▶ _Assignment_:
Isolate every line in the records below with "delay" in it.

▶ _Records contained in a dataset_:

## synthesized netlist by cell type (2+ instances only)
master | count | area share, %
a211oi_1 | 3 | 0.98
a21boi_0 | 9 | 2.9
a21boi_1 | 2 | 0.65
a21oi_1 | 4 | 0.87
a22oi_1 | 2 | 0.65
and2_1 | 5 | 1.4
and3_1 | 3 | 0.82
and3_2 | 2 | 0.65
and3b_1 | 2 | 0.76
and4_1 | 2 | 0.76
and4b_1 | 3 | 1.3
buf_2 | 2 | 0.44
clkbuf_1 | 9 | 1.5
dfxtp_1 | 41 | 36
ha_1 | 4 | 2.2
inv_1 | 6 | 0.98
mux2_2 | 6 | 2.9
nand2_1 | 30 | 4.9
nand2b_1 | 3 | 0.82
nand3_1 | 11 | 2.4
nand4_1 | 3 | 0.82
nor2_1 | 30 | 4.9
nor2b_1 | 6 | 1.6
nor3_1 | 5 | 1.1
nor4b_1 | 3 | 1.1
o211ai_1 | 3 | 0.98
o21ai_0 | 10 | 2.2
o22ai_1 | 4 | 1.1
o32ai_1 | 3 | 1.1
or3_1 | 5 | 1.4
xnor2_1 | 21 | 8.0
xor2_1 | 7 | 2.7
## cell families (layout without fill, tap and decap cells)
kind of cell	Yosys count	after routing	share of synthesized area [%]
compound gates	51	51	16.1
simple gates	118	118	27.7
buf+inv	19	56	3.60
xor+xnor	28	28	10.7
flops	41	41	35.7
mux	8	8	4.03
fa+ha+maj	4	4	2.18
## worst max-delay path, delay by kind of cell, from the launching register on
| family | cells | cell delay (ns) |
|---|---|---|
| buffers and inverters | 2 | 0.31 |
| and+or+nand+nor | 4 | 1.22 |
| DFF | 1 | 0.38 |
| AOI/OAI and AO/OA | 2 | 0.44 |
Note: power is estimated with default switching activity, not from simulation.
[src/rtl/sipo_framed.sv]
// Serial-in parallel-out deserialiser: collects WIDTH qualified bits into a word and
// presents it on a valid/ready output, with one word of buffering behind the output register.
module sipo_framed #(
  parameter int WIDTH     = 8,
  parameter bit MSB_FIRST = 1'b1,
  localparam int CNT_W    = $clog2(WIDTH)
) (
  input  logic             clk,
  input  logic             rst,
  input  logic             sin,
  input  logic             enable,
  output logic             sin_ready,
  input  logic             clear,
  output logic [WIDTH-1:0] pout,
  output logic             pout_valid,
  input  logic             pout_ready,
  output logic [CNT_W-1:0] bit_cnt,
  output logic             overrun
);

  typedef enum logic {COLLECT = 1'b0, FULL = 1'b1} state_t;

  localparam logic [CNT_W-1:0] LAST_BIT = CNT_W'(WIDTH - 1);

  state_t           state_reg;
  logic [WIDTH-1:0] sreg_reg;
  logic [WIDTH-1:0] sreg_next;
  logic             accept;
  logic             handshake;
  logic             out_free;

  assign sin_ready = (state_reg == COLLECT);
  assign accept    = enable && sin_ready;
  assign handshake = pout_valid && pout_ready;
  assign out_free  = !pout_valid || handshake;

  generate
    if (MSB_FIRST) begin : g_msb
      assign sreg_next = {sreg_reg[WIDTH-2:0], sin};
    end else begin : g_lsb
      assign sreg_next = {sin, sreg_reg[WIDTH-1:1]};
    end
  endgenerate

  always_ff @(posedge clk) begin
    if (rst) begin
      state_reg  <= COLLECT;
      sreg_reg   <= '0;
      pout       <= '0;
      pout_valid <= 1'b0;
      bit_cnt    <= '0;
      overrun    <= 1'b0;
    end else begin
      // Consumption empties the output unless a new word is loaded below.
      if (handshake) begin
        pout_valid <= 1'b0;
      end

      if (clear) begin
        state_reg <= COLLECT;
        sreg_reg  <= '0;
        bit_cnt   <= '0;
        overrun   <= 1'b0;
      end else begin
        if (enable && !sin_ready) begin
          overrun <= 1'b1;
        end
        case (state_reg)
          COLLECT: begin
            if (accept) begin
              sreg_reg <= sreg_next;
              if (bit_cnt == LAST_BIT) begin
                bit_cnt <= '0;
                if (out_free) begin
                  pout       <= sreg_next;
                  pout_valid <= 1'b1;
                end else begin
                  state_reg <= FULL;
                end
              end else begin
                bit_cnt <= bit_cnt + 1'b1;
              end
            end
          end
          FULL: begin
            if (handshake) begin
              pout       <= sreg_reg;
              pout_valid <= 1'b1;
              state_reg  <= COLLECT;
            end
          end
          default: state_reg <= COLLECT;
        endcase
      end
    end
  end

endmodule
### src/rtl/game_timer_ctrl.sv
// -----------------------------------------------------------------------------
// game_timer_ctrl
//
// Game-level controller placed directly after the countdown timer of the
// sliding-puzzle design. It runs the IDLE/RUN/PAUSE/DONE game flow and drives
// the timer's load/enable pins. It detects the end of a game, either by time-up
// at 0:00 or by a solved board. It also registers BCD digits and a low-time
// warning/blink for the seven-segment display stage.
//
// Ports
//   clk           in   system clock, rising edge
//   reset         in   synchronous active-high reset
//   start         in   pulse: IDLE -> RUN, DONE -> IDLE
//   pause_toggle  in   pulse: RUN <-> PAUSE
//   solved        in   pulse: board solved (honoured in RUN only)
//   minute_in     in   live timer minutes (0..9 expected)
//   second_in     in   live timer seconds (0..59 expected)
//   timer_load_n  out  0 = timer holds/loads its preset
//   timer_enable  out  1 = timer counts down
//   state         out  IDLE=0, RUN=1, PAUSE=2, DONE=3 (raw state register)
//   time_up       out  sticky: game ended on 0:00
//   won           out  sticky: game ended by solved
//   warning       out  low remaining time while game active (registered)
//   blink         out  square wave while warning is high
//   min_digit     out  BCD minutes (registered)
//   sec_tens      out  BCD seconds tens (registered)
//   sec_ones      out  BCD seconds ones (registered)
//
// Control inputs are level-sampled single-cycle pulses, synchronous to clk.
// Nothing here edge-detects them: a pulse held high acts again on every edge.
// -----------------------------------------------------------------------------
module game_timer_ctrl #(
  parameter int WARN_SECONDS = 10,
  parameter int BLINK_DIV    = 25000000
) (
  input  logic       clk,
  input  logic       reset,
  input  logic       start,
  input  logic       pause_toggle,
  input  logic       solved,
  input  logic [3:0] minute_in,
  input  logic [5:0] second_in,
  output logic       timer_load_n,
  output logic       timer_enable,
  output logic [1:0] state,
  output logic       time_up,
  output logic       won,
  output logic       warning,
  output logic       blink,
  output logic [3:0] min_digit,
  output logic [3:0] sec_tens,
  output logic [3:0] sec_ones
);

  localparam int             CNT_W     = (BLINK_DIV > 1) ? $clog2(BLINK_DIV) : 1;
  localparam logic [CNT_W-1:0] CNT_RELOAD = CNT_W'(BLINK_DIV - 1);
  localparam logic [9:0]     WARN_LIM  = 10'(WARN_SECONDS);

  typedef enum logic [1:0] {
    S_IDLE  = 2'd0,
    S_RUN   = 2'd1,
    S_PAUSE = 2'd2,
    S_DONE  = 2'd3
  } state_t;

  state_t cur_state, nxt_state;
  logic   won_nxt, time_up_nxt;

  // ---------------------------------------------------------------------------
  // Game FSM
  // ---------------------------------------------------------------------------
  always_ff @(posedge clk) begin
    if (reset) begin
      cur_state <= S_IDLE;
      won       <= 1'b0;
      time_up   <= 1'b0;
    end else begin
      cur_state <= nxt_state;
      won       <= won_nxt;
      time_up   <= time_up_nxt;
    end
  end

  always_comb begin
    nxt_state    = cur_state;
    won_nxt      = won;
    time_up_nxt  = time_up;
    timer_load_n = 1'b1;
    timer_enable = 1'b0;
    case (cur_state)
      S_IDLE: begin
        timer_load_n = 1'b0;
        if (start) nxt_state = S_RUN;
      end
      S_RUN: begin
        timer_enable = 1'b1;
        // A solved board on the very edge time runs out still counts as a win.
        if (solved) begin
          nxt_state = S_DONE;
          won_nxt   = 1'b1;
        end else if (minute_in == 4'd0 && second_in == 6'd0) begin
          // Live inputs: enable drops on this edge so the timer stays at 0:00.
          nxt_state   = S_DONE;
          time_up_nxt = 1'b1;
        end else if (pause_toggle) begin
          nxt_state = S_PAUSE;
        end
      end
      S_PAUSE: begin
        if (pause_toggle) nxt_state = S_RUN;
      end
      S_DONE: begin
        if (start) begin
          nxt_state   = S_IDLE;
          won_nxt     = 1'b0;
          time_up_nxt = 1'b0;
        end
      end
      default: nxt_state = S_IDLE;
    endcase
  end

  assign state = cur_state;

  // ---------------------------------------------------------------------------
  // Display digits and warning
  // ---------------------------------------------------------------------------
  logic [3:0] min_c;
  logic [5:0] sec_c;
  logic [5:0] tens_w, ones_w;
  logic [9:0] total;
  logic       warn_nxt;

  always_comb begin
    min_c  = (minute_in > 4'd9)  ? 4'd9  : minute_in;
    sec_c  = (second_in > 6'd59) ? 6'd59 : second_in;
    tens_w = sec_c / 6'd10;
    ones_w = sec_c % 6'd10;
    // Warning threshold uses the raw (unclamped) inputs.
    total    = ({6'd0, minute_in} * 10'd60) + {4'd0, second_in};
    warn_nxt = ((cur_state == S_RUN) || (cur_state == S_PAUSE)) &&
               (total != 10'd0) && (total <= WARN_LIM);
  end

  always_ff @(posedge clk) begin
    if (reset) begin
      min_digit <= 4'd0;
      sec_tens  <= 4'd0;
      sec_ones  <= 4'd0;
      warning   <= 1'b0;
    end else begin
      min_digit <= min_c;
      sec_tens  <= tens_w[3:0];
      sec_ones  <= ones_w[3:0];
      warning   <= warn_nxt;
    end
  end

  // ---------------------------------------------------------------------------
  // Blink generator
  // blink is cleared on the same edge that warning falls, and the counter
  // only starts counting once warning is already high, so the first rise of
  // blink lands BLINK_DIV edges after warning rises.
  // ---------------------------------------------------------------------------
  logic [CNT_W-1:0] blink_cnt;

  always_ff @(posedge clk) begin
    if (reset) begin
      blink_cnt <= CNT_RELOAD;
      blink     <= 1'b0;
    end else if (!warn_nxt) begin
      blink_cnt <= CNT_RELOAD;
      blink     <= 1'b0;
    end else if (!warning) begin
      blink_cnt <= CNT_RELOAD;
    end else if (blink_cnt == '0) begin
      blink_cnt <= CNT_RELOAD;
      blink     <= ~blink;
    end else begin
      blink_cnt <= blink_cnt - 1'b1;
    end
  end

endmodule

▶ _The answer_:
## worst max-delay path, delay by kind of cell, from the launching register on
| family | cells | cell delay (ns) |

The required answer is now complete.